Items from a dataset:
········

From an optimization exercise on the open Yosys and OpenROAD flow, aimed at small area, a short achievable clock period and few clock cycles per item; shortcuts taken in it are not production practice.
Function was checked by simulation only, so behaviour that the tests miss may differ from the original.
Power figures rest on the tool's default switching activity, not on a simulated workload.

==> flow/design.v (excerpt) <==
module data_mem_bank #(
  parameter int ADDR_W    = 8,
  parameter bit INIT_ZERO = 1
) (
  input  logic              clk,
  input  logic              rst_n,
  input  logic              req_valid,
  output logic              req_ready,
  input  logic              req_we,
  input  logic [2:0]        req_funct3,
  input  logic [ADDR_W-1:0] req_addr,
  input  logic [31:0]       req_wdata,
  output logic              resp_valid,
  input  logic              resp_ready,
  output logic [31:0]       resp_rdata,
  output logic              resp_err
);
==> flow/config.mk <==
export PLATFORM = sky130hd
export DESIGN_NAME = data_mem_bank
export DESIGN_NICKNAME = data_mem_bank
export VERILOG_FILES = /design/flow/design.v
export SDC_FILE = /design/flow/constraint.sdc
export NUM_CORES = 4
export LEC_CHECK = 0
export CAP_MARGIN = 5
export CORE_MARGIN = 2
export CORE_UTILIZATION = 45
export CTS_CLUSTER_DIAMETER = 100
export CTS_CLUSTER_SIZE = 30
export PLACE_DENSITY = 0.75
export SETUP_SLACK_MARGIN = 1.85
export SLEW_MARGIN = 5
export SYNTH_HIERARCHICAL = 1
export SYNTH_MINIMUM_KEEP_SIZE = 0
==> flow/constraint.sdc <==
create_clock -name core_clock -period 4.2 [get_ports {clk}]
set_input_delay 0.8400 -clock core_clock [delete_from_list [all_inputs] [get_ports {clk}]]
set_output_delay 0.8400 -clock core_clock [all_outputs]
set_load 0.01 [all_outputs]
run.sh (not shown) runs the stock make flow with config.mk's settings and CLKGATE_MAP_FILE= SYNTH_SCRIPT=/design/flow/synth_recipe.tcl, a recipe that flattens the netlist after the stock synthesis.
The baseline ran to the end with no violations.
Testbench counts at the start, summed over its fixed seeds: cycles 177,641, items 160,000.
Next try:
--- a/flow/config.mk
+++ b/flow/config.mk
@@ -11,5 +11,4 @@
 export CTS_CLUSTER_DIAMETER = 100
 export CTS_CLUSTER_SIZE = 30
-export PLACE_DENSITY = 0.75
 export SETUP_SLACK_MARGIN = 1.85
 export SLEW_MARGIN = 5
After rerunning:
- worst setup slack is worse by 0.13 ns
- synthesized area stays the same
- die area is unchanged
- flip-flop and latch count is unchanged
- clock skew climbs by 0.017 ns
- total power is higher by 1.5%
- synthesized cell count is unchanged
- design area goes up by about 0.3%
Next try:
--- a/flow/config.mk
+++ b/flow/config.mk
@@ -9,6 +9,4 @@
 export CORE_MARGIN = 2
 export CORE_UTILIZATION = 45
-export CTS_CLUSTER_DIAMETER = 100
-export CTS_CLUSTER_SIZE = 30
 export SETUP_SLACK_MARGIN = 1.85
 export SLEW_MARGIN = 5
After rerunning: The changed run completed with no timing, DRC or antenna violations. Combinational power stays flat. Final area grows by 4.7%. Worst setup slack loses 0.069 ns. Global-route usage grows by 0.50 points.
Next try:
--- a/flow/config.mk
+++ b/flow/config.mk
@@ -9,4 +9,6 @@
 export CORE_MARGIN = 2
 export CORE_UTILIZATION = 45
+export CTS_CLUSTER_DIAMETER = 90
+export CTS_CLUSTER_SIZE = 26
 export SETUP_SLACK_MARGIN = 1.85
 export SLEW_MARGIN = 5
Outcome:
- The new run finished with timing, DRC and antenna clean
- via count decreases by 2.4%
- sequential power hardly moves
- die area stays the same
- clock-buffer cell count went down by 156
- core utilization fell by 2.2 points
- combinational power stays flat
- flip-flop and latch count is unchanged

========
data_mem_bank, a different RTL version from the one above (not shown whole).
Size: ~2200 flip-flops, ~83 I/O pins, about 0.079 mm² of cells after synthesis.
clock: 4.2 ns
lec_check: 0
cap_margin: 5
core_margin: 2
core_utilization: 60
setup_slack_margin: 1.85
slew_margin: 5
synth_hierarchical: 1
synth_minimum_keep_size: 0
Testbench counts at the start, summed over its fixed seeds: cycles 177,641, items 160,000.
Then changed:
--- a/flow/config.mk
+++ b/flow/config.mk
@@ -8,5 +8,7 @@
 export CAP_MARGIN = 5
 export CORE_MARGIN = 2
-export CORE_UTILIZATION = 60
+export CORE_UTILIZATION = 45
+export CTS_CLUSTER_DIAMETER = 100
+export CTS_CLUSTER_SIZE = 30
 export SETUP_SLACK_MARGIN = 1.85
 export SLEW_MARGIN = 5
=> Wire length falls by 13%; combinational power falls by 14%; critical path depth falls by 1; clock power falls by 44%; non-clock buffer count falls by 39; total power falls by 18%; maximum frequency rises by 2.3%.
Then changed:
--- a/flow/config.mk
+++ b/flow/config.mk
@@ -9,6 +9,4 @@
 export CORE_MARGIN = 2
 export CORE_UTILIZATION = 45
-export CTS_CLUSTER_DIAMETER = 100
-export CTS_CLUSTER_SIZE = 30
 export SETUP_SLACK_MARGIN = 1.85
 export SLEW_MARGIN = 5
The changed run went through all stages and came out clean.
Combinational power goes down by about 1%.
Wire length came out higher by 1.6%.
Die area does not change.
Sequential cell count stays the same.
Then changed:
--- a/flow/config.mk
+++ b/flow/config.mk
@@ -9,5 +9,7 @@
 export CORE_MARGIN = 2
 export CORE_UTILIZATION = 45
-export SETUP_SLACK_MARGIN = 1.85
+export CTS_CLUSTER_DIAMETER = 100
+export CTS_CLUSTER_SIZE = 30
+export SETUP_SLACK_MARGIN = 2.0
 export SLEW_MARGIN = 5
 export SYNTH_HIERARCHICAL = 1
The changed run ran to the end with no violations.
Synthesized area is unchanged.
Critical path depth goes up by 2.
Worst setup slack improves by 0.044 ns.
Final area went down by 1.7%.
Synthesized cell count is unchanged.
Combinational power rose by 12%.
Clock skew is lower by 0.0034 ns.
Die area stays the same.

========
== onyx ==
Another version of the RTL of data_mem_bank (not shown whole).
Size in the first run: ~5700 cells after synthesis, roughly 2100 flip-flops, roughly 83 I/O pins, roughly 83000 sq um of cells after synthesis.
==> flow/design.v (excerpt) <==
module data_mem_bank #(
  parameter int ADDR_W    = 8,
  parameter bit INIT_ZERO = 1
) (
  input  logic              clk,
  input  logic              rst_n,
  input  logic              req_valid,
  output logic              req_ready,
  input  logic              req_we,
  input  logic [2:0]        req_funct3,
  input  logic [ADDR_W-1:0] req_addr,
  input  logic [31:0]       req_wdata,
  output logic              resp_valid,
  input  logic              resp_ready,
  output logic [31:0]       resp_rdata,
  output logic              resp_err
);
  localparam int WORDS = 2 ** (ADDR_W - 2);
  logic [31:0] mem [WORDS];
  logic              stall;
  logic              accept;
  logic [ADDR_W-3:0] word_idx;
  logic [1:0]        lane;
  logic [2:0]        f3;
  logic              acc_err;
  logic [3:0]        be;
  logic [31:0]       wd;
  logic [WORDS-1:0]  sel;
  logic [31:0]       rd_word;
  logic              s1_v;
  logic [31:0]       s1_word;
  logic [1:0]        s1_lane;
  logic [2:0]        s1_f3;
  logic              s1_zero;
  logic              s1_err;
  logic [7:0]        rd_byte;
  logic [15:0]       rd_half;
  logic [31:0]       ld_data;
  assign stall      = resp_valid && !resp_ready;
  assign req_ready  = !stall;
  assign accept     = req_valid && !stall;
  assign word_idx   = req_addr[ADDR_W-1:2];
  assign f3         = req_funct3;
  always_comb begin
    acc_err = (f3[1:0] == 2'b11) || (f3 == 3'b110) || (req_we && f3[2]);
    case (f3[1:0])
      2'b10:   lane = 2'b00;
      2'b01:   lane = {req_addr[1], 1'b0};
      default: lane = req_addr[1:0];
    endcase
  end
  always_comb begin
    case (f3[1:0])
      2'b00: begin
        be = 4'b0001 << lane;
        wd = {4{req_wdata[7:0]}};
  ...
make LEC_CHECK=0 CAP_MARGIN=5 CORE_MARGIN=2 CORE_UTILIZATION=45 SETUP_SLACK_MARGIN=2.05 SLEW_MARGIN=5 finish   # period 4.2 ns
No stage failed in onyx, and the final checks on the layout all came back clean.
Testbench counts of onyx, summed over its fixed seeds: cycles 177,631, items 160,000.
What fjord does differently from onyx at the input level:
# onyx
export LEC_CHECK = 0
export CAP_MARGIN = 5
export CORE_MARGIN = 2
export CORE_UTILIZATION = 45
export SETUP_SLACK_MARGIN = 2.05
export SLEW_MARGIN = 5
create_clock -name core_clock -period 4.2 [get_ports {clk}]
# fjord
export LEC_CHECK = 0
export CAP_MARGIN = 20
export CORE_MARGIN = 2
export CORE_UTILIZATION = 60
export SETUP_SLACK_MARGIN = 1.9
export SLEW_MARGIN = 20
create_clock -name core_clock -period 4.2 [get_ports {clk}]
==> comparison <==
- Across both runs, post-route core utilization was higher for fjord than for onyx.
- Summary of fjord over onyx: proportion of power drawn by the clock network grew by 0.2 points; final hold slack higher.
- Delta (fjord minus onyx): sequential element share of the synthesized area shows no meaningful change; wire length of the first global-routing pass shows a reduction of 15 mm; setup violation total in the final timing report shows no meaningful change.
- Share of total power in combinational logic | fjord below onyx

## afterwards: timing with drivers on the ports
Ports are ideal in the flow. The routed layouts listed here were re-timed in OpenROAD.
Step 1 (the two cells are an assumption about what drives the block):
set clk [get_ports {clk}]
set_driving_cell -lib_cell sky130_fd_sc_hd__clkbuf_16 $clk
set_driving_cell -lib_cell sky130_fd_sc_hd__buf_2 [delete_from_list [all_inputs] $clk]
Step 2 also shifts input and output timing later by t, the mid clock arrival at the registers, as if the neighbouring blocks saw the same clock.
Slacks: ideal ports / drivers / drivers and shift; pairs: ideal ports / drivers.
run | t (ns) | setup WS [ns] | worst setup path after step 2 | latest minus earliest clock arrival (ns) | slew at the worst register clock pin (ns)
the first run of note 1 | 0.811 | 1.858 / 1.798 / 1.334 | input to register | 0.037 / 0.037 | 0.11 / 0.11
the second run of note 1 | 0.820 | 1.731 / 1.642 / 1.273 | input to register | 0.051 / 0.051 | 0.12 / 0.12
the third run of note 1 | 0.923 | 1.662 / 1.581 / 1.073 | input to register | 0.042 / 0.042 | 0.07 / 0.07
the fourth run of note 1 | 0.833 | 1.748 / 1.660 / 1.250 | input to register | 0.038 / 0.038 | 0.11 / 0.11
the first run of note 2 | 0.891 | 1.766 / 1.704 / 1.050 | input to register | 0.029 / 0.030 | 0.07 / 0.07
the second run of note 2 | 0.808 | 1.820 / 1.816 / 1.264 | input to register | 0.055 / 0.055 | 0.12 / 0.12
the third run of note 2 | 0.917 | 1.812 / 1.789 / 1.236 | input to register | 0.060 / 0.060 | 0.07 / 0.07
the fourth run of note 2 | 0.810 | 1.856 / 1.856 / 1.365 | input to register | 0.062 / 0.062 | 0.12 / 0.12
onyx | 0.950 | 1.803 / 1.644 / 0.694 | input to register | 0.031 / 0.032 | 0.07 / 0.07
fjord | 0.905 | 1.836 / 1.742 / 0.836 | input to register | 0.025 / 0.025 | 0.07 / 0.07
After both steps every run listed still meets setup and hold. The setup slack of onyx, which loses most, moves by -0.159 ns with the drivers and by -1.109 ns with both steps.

········

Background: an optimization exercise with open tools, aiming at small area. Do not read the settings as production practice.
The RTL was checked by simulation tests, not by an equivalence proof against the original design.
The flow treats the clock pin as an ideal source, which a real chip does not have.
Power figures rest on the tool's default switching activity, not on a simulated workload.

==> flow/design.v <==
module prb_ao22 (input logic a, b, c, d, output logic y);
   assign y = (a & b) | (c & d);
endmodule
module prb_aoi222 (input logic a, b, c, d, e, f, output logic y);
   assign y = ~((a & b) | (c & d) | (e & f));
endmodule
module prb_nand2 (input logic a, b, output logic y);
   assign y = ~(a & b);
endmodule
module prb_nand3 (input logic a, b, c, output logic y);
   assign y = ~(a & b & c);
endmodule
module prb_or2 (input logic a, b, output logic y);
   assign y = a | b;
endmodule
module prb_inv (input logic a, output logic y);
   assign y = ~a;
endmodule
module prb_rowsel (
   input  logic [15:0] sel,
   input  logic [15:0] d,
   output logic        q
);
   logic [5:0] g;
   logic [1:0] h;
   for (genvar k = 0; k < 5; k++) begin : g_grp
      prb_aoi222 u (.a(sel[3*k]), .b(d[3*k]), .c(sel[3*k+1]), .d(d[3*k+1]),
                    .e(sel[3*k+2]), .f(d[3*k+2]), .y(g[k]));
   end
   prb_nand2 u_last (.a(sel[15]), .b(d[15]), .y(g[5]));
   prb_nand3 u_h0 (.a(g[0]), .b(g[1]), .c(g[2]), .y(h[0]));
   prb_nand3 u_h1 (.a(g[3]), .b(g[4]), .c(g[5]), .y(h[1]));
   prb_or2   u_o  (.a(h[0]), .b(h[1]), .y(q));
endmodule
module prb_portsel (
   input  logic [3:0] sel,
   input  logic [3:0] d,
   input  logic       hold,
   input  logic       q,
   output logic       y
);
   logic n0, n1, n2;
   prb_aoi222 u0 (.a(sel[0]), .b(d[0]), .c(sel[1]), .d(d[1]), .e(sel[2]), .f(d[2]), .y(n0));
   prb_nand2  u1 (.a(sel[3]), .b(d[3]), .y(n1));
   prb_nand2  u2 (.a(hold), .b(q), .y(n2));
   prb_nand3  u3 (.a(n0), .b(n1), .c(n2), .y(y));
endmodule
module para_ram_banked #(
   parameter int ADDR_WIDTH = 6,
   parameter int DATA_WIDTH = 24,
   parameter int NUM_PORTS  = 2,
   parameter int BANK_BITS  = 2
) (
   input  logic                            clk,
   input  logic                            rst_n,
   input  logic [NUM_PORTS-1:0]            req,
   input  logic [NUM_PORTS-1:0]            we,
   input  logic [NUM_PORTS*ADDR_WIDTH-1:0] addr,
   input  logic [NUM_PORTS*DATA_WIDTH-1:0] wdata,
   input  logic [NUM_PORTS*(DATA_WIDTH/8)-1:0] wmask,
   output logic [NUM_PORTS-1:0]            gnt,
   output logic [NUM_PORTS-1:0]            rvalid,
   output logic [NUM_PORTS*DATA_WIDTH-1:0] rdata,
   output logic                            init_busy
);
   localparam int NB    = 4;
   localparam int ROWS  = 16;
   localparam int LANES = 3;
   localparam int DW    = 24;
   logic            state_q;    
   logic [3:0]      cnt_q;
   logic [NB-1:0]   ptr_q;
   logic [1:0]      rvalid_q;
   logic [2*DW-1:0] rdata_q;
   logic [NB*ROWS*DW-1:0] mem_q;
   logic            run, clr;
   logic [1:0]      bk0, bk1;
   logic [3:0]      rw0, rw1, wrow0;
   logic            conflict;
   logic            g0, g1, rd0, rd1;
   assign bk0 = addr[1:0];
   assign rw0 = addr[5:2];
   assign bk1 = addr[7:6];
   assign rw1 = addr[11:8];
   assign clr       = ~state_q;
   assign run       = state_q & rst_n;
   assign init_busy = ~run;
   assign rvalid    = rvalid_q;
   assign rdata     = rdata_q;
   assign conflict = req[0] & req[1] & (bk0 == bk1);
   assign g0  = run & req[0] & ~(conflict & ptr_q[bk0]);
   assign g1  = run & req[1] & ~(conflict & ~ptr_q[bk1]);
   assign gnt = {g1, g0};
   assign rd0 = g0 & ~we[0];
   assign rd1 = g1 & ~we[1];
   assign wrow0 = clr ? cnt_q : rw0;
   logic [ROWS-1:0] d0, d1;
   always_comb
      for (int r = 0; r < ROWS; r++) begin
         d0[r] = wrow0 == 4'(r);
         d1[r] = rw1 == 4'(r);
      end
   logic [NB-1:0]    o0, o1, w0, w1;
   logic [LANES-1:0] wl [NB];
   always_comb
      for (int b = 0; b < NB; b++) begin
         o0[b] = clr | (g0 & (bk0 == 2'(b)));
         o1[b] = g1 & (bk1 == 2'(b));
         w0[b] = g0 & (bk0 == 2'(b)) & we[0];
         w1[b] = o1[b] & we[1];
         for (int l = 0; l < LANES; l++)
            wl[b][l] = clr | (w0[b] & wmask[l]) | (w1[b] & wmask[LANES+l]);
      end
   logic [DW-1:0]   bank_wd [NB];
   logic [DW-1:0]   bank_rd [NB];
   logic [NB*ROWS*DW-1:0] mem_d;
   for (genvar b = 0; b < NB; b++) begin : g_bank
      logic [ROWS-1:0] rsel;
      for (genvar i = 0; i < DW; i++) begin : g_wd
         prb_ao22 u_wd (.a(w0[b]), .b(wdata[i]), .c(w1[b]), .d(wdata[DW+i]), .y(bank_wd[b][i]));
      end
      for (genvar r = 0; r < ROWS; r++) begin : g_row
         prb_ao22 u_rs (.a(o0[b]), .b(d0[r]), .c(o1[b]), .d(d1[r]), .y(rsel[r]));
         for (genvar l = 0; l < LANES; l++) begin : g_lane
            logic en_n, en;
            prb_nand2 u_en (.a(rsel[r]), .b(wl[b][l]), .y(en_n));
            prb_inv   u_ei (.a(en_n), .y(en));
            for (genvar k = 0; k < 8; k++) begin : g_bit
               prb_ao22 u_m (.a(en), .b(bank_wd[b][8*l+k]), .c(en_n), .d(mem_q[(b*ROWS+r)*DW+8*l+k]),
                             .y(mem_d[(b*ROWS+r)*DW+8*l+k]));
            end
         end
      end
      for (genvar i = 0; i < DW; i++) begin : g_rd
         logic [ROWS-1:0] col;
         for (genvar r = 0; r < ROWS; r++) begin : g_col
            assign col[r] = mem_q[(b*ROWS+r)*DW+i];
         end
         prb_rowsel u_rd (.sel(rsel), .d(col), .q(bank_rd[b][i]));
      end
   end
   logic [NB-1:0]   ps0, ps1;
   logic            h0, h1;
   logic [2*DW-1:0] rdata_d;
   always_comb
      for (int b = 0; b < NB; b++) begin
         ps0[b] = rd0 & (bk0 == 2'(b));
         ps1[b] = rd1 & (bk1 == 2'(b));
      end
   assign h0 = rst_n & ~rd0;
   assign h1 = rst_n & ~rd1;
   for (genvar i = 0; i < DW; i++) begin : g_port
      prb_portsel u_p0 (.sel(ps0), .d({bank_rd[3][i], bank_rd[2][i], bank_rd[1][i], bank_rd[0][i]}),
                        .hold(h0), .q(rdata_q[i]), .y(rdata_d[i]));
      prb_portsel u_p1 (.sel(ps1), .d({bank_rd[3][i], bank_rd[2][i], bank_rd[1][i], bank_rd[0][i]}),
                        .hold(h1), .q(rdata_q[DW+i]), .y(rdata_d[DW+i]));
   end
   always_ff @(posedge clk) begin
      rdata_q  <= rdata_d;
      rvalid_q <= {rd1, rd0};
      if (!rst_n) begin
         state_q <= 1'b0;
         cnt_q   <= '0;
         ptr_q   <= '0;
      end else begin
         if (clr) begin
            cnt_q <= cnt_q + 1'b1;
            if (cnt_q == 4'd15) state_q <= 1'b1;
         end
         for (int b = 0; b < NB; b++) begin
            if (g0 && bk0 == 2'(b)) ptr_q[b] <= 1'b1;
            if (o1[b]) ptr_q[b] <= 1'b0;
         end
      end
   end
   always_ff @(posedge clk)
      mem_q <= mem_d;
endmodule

········

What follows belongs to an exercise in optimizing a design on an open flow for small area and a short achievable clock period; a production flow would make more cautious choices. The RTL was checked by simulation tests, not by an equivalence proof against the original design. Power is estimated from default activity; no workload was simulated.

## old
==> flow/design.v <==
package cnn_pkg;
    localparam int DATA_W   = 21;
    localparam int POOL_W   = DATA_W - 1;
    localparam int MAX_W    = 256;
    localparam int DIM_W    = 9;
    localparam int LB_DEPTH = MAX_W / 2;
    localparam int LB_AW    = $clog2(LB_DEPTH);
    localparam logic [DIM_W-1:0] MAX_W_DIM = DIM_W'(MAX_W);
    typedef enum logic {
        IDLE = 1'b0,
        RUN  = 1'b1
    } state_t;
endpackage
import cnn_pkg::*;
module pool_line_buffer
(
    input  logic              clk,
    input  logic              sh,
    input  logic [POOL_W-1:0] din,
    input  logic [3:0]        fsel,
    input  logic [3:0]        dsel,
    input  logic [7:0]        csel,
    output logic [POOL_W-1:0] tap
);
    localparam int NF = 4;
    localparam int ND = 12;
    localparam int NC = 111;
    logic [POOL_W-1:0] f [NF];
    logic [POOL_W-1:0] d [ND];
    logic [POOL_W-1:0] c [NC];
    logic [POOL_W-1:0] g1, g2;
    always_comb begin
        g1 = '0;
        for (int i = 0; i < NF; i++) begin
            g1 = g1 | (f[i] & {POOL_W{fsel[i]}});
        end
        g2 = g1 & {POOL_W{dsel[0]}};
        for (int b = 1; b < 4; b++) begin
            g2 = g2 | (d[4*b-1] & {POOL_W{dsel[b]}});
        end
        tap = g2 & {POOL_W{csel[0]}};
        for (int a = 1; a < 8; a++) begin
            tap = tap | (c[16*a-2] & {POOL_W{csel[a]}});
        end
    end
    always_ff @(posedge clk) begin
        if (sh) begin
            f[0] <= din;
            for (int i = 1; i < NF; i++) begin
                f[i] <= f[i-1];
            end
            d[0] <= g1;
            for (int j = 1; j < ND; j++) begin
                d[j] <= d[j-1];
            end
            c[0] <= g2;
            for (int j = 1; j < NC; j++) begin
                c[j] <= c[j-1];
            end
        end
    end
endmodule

········

DIRECTIONS FOR THIS TASK: Copy out every line in the entries above that holds "practice".

RESPONSE BELOW:
From an optimization exercise on the open Yosys and OpenROAD flow, aimed at small area, a short achievable clock period and few clock cycles per item; shortcuts taken in it are not production practice.
Background: an optimization exercise with open tools, aiming at small area. Do not read the settings as production practice.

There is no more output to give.